My Favorite Things(カセットデッキ篇・その17)
いまのヨーロッパのオーディオマニアがどうなのかはなんともいえないが、1970年代のヨーロッパのオーディオマニアは、少なくとも日本のオーディオ雑誌で取り上げられる人を見る限り、バランス感覚を大事にしているように思われた。
それはオーディオマニアだけでなく、ヨーロッパのオーディオメーカーからも感じとれたことだけに、テープデッキへのバランスを欠いたお金のかけ方は、
その理由を知りたいところだったが、その答(らしきものであっても)を知る人は、周りにはいなかった。
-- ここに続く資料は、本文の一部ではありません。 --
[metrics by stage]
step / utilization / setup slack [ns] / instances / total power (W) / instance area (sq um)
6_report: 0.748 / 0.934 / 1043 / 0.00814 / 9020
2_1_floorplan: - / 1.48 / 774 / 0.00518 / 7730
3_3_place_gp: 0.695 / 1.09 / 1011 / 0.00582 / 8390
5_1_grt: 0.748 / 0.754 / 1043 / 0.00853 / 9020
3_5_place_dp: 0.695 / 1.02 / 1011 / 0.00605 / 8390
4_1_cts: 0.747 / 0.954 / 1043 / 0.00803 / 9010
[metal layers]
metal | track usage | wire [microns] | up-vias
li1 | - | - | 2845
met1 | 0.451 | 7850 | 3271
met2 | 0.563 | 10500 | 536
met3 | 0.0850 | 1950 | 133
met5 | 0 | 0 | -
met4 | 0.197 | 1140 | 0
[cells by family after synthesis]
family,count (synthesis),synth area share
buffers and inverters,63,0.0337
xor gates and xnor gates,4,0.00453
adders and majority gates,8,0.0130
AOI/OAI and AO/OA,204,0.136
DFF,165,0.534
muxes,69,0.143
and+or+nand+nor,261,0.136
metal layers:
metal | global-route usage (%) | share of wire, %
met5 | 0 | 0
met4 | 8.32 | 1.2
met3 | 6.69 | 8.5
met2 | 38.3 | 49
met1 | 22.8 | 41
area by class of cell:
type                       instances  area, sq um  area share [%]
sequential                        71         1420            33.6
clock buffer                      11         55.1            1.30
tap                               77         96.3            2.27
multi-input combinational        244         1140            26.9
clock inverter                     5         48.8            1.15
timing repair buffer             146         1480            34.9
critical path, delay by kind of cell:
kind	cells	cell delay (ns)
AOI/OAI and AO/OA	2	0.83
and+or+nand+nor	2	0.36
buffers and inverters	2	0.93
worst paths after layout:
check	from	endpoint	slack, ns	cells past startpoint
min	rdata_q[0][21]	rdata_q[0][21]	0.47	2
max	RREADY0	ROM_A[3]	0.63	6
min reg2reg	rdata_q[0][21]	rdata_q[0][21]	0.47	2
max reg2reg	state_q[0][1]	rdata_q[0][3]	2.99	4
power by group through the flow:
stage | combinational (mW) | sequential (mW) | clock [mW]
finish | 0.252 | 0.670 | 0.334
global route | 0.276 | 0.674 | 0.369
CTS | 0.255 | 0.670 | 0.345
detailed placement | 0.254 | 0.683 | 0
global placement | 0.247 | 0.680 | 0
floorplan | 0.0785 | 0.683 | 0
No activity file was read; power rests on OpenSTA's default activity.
<file path="config.mk">
export PLATFORM = sky130hd
export DESIGN_NAME = iicmb_wb_sequencer
export DESIGN_NICKNAME = d
export VERILOG_FILES = /design/src/rtl/iicmb_wb_sequencer.sv
export SDC_FILE = /design/constraint.sdc
export NUM_CORES = 1
export LEC_CHECK = 0
export BUFFER_PORTS_ARGS = -buffer_cell sky130_fd_sc_hd__buf_2
export CORE_ASPECT_RATIO = 1.25
export CORE_MARGIN = 8
export CORE_UTILIZATION = 45
export CTS_BUF_LIST = sky130_fd_sc_hd__clkbuf_2 sky130_fd_sc_hd__clkbuf_4 sky130_fd_sc_hd__clkbuf_8
export DETAILED_ROUTE_END_ITERATION = 6
export PLACE_DENSITY = 0.69
export SETUP_SLACK_MARGIN = 0.5
export SLEW_MARGIN = 20
export SYNTH_ARGS = -nofsm -noshare
export SYNTH_HDL_FRONTEND = slang
export SYNTH_SLANG_ARGS = --single-unit
</file>
<file path="constraint.sdc">
create_clock -name clk_i -period 2.8 [get_ports clk_i]
set_input_delay 0.28 -clock clk_i [delete_from_list [all_inputs] [get_ports clk_i]]
set_output_delay 0.28 -clock clk_i [all_outputs]
set_load 0.02 [all_outputs]
</file>
### config.mk
export PLATFORM = sky130hd
export DESIGN_NAME = rr_mux_feeder
export DESIGN_NICKNAME = d
export VERILOG_FILES = /design/src/rtl/rr_mux_feeder.sv
export SDC_FILE = /design/constraint.sdc
export NUM_CORES = 1
export LEC_CHECK = 0
export CORE_ASPECT_RATIO = 0.7
export CORE_MARGIN = 5
export CORE_UTILIZATION = 45
export DETAILED_ROUTE_END_ITERATION = 10
export GPL_ROUTABILITY_DRIVEN = 1
export HOLD_SLACK_MARGIN = 0.03
export PLACE_DENSITY = 0.79
export SLEW_MARGIN = 25
export SYNTH_ARGS = -nofsm -noshare
export SYNTH_HDL_FRONTEND = slang
export SYNTH_SLANG_ARGS = --single-unit
### constraint.sdc
create_clock -name clk -period 1.7 [get_ports clk]
set_input_delay 0.34 -clock clk [delete_from_list [all_inputs] [get_ports clk]]
set_output_delay 0.34 -clock clk [all_outputs]
set_load 0.01 [all_outputs]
その理由をずっと考え続けてきたわけではないが、時々思い出しては、どうしてだったのだろうかと思いはした。
いまも、これといえるほどの答はわかっていないが、CDが普及して、アナログディスクでも発売されていなかった古いライヴ録音が登場するようになった。
多くは放送局が録音したものなのだが、稀にヨーロッパの聴き手がFM放送をエアチェックしたテープが、マスターになる例がある。
その頃のヨーロッパのFM事情がどうだったのかは、全く知らない。当時のオーディオ雑誌にも、そういった記事は載っていなかった(少なくとも私は読んでいない)。
私が当時住んでいた熊本は、NHKだけしかなかった。民放のFM局は、隣の福岡にはあっても熊本にはなかった。
東京だって、その当時の民放のFM局は東京FMだけだった。
アメリカはすごいと聞いていた。けれどヨーロッパはどうだったのか。日本よりは良かったのではないだろうか。
ヨーロッパには、さまざまな音楽祭が開催されている。そのライヴ中継は、どのくらいの頻度だったのか。
多かったのか少なかったのか。
多かったのではないかと思うのは、ヨーロッパのオーディオマニアがテープデッキを重視していることからだ。
その視点から、B&OのBeocord 8000、その上級機のBeocord 9000を見ると、そういうことだったのか、と私だけなのだろうが納得がいく。